A Revolta da Chibata foi um movimento de cunho social realizado pelos marinheiros brasileiros em 1910, no Rio de Janeiro.
Após as punições físicas terem sido abolidas da Marinha do Brasil após a Proclamação da República, tal espécie de castigo voltou a ser utilizada logo no ano seguinte, em 1890. Quando castigados, os marinheiros eram submetidos ao açoitamento, sob os olhares de seus colegas, para que assim a punição fosse exemplo para todos.
O uso de castigo físico semelhante ao empregado nos tempos da escravidão (25 chibatadas, em média) gerava revolta. O ápice desta indignação ocorreu quando o marinheiro Marcelino Rodrigues, por ferir seu companheiro dentro de um navio com uma navalha, foi condenado a 250 chibatadas, punição dez vezes maior do que o normal.
Os marinheiros se revoltaram e, sob a liderança de João Cândido (o Almirante Negro), mataram o comandante do navio em que se encontravam e assumiram o controle do mesmo.
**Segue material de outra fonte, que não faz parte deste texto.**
## src/rtl/seg_pkg.sv

```systemverilog
// Shared seven-segment encoding for the display driver and the capture/decoder path.
package seg_pkg;

    localparam int unsigned SEG_W = 7;

    // Segment order {g,f,e,d,c,b,a}
    localparam logic [SEG_W-1:0] SEG_0 = 7'b0111111;
    localparam logic [SEG_W-1:0] SEG_1 = 7'b0000110;
    localparam logic [SEG_W-1:0] SEG_2 = 7'b1011011;
    localparam logic [SEG_W-1:0] SEG_3 = 7'b1001111;
    localparam logic [SEG_W-1:0] SEG_4 = 7'b1100110;
    localparam logic [SEG_W-1:0] SEG_5 = 7'b1101101;
    localparam logic [SEG_W-1:0] SEG_6 = 7'b1111101;
    localparam logic [SEG_W-1:0] SEG_7 = 7'b0000111;
    localparam logic [SEG_W-1:0] SEG_8 = 7'b1111111;
    localparam logic [SEG_W-1:0] SEG_9 = 7'b1101111;
    localparam logic [SEG_W-1:0] SEG_A = 7'b1110111;
    localparam logic [SEG_W-1:0] SEG_B = 7'b1111100;
    localparam logic [SEG_W-1:0] SEG_C = 7'b0111001;
    localparam logic [SEG_W-1:0] SEG_D = 7'b1011110;
    localparam logic [SEG_W-1:0] SEG_E = 7'b1111011;
    localparam logic [SEG_W-1:0] SEG_F = 7'b1110001;

    localparam logic [SEG_W-1:0] MARK_P = 7'b1110011;
    localparam logic [SEG_W-1:0] MARK_Q = 7'b1100111;

    typedef enum logic [1:0] {
        IDLE  = 2'd0,
        CAP_P = 2'd1,
        CAP_Q = 2'd2
    } state_t;

    // Single source of the nibble -> pattern mapping, used by encoder and decoder alike
    function automatic logic [SEG_W-1:0] seg_encode(input logic [3:0] nib);
        logic [SEG_W-1:0] seg;
        seg = SEG_0;
        case (nib)
            4'h0: seg = SEG_0;
            4'h1: seg = SEG_1;
            4'h2: seg = SEG_2;
            4'h3: seg = SEG_3;
            4'h4: seg = SEG_4;
            4'h5: seg = SEG_5;
            4'h6: seg = SEG_6;
            4'h7: seg = SEG_7;
            4'h8: seg = SEG_8;
            4'h9: seg = SEG_9;
            4'hA: seg = SEG_A;
            4'hB: seg = SEG_B;
            4'hC: seg = SEG_C;
            4'hD: seg = SEG_D;
            4'hE: seg = SEG_E;
            4'hF: seg = SEG_F;
            default: seg = SEG_0;
        endcase
        return seg;
    endfunction

endpackage

```

## src/rtl/seg_to_nibble.sv

```systemverilog
// Combinational classifier: segment pattern -> hex digit, frame marker, or unknown.
module seg_to_nibble
    import seg_pkg::*;
(
    input  logic [SEG_W-1:0] i_seg,
    output logic             o_is_digit,
    output logic             o_is_mark_p,
    output logic             o_is_mark_q,
    output logic [3:0]       o_nibble
);

    always_comb begin
        o_is_digit  = 1'b0;
        o_is_mark_p = (i_seg == MARK_P);
        o_is_mark_q = (i_seg == MARK_Q);
        o_nibble    = 4'h0;
        for (int i = 0; i < 16; i++) begin
            if (i_seg == seg_encode(4'(i))) begin
                o_is_digit = 1'b1;
                o_nibble   = 4'(i);
            end
        end
    end

endmodule

```

## src/rtl/seg_capture.sv

```systemverilog
// Samples a strobed seven-segment stream and reassembles framed P and Q hex words.
module seg_capture
    import seg_pkg::*;
#(
    parameter int unsigned NDIG = 4
) (
    input  logic                clk,
    input  logic                rst,
    input  logic [SEG_W-1:0]    seg_in,
    input  logic                strobe,
    input  logic                clr_err,
    output logic [4*NDIG-1:0]   p_word,
    output logic [4*NDIG-1:0]   q_word,
    output logic                p_valid,
    output logic                q_valid,
    output logic                busy,
    output logic                err
);

    localparam int unsigned W  = 4 * NDIG;
    localparam int unsigned CW = $clog2(NDIG + 1);

    state_t          r_state, w_state_n;
    logic [W-1:0]    r_shift, w_shift_n;
    logic [CW-1:0]   r_cnt, w_cnt_n;
    logic [W-1:0]    r_p_word, w_p_word_n;
    logic [W-1:0]    r_q_word, w_q_word_n;
    logic            r_p_valid, w_p_valid_n;
    logic            r_q_valid, w_q_valid_n;
    logic            r_busy, w_busy_n;
    logic            r_err, w_err_n;
    logic            r_strobe_d;

    logic            w_sample;
    logic            w_is_digit, w_is_mark_p, w_is_mark_q;
    logic [3:0]      w_nibble;
    logic [W-1:0]    w_shift_app;

    seg_to_nibble u_dec (
        .i_seg       (seg_in),
        .o_is_digit  (w_is_digit),
        .o_is_mark_p (w_is_mark_p),
        .o_is_mark_q (w_is_mark_q),
        .o_nibble    (w_nibble)
    );

    // History resets high so a strobe already high at reset release is not an edge
    assign w_sample    = strobe & ~r_strobe_d;
    assign w_shift_app = W'({r_shift, w_nibble});

    always_ff @(posedge clk or posedge rst) begin
        if (rst) begin
            r_state    <= IDLE;
            r_shift    <= '0;
            r_cnt      <= '0;
            r_p_word   <= '0;
            r_q_word   <= '0;
            r_p_valid  <= 1'b0;
            r_q_valid  <= 1'b0;
            r_busy     <= 1'b0;
            r_err      <= 1'b0;
            r_strobe_d <= 1'b1;
        end else begin
            r_state    <= w_state_n;
            r_shift    <= w_shift_n;
            r_cnt      <= w_cnt_n;
            r_p_word   <= w_p_word_n;
            r_q_word   <= w_q_word_n;
            r_p_valid  <= w_p_valid_n;
            r_q_valid  <= w_q_valid_n;
            r_busy     <= w_busy_n;
            r_err      <= w_err_n;
            r_strobe_d <= strobe;
        end
    end

    always_comb begin
        w_state_n   = r_state;
        w_shift_n   = r_shift;
        w_cnt_n     = r_cnt;
        w_p_word_n  = r_p_word;
        w_q_word_n  = r_q_word;
        w_p_valid_n = 1'b0;
        w_q_valid_n = 1'b0;
        w_err_n     = r_err & ~clr_err;

        if (w_sample) begin
            if (w_is_mark_p || w_is_mark_q) begin
                // A marker restarts framing from any state, dropping any partial word
                w_state_n = w_is_mark_p ? CAP_P : CAP_Q;
                w_shift_n = '0;
                w_cnt_n   = '0;
            end else if (w_is_digit) begin
                if (r_state != IDLE) begin
                    if (r_cnt == CW'(NDIG - 1)) begin
                        if (r_state == CAP_P) begin
                            w_p_word_n  = w_shift_app;
                            w_p_valid_n = 1'b1;
                        end else begin
                            w_q_word_n  = w_shift_app;
                            w_q_valid_n = 1'b1;
                        end
                        w_state_n = IDLE;
                        w_shift_n = '0;
                        w_cnt_n   = '0;
                    end else begin
                        w_shift_n = w_shift_app;
                        w_cnt_n   = r_cnt + CW'(1);
                    end
                end
            end else begin
                w_err_n   = 1'b1;
                w_state_n = IDLE;
                w_shift_n = '0;
                w_cnt_n   = '0;
            end
        end

        w_busy_n = (w_state_n != IDLE);
    end

    assign p_word  = r_p_word;
    assign q_word  = r_q_word;
    assign p_valid = r_p_valid;
    assign q_valid = r_q_valid;
    assign busy    = r_busy;
    assign err     = r_err;

endmodule

```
Após terem chegado à Baia da Guanabara, acabaram conseguindo o apoio dos marinheiros do encouraçado São Paulo, fato que deu significativa força ao movimento. Sob a ameaça de bombardear o Rio de Janeiro, os revoltosos exigiam melhores condições de vida e trabalho.
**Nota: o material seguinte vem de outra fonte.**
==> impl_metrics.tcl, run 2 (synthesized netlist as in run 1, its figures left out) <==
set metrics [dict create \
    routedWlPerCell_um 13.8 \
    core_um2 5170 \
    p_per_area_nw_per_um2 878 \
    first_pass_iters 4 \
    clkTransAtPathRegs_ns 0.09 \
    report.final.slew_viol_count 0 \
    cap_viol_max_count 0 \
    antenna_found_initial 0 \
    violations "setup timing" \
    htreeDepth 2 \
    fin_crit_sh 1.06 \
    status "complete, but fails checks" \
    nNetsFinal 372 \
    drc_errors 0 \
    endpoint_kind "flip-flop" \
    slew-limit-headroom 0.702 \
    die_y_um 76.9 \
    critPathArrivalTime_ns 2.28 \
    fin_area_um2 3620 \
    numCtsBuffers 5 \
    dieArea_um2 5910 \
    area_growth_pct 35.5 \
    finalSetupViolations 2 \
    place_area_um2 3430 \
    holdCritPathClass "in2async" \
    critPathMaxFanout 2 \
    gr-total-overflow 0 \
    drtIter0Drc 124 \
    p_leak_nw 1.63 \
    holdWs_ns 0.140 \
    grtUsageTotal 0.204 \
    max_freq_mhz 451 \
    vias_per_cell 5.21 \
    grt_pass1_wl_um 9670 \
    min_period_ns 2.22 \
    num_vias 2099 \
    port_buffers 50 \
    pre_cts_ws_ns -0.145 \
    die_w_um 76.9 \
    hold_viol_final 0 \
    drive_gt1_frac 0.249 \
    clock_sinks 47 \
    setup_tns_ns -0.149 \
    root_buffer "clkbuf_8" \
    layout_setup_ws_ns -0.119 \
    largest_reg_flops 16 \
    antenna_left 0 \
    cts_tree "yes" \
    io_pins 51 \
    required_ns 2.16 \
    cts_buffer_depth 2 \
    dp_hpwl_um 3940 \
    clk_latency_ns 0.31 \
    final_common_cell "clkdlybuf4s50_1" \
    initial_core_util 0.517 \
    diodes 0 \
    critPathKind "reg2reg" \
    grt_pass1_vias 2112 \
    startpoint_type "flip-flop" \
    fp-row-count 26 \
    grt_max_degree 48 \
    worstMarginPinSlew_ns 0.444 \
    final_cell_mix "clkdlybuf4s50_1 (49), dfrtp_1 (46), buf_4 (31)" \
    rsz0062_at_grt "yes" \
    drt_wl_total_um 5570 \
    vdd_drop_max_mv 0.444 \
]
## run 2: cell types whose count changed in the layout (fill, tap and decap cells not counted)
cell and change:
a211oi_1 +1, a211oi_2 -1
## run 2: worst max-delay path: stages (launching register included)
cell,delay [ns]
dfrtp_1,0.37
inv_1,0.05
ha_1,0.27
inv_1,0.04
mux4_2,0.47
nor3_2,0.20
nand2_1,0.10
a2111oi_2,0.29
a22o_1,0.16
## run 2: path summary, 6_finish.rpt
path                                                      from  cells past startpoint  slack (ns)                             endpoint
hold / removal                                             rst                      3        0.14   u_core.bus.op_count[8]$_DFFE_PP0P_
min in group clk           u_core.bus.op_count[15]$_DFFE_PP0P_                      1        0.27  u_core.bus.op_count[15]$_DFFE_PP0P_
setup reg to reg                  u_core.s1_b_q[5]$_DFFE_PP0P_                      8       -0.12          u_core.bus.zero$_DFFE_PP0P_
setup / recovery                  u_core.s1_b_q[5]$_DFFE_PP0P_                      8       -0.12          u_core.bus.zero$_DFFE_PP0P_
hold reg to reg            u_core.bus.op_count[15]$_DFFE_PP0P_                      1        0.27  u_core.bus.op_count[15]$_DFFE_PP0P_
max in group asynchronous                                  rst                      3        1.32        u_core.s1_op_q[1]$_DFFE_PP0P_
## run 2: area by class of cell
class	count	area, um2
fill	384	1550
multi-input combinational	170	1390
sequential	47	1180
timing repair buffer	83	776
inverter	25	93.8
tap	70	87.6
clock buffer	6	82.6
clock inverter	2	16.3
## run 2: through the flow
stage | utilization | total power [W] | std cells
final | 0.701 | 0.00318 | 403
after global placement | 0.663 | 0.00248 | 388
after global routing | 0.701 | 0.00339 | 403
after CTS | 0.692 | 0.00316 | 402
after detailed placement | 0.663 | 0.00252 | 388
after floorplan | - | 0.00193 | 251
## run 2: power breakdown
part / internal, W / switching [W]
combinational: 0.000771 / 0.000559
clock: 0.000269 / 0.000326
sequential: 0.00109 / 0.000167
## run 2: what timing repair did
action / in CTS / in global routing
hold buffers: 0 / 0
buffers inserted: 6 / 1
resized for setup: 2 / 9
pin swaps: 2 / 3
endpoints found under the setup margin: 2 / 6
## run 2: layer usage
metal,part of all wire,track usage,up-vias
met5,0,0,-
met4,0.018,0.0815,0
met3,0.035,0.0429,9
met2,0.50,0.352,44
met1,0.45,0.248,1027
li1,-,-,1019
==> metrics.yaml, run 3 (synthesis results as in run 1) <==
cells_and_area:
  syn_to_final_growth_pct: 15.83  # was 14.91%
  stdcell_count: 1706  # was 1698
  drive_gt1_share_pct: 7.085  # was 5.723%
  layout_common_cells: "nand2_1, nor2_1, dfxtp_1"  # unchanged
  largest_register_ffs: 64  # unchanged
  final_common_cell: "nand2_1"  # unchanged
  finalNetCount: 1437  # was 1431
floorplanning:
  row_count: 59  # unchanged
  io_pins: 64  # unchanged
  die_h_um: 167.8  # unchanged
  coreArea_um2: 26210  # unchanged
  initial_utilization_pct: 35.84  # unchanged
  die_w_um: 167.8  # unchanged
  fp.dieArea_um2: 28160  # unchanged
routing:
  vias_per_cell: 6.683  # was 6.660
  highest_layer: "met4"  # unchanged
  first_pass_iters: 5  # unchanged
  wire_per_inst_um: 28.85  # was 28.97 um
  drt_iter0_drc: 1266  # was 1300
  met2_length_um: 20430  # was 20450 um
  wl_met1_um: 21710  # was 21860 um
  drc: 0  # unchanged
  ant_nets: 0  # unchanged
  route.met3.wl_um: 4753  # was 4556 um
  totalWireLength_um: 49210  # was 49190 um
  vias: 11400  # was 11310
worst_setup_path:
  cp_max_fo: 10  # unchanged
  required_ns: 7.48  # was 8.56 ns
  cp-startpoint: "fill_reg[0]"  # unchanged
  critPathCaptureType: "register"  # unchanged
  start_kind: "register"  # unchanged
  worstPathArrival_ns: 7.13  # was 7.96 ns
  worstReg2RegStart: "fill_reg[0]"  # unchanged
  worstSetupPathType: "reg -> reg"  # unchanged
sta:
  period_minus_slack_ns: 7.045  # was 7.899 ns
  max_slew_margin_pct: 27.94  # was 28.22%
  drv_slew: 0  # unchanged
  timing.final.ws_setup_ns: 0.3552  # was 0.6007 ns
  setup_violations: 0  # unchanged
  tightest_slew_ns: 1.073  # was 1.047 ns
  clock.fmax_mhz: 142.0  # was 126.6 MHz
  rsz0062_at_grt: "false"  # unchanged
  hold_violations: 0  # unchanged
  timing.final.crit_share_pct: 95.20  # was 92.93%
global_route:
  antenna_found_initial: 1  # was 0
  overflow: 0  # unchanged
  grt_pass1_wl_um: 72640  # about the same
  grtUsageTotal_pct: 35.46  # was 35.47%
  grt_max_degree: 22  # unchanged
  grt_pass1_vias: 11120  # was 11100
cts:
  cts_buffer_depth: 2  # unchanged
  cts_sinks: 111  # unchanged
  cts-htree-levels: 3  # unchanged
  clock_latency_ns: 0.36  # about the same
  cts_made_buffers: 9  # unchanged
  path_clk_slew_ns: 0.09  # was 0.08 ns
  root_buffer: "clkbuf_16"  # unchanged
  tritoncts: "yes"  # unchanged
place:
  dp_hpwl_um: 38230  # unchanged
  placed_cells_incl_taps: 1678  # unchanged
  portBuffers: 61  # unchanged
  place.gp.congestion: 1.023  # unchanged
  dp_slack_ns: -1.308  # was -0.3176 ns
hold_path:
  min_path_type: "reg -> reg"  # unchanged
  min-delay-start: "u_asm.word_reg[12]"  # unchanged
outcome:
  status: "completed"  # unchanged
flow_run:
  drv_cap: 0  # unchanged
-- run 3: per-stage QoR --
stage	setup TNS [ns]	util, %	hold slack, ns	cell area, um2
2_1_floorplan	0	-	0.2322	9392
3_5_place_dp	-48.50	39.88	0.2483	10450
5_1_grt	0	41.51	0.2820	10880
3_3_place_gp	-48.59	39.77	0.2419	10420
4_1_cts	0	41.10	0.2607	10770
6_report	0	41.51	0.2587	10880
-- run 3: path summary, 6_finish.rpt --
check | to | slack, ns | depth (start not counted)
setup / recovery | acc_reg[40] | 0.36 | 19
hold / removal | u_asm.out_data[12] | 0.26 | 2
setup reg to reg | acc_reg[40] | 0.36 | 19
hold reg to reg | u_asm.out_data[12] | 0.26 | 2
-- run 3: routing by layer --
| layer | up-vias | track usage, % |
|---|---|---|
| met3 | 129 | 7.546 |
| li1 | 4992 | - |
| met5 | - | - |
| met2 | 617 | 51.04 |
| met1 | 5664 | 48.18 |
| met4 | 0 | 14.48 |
O presidente da época, Hermes da Fonseca, logo tentou contornar a situação, aparentemente cedendo às reivindicações. Entretanto, após a situação ter se acalmado, o mesmo acabou expulsando muitos dos envolvidos com a revolta da Marinha. Tal fato provocou uma nova mobilização dos marinheiros, que resolveram atacar a Ilha das Cobras. Contudo, tal ataque foi violentamente reprimido pelas forças federais. Após o ocorrido, muitos revoltosos foram presos em calabouços na mesma ilha. Outros foram condenados ao trabalho forçado na Amazônia.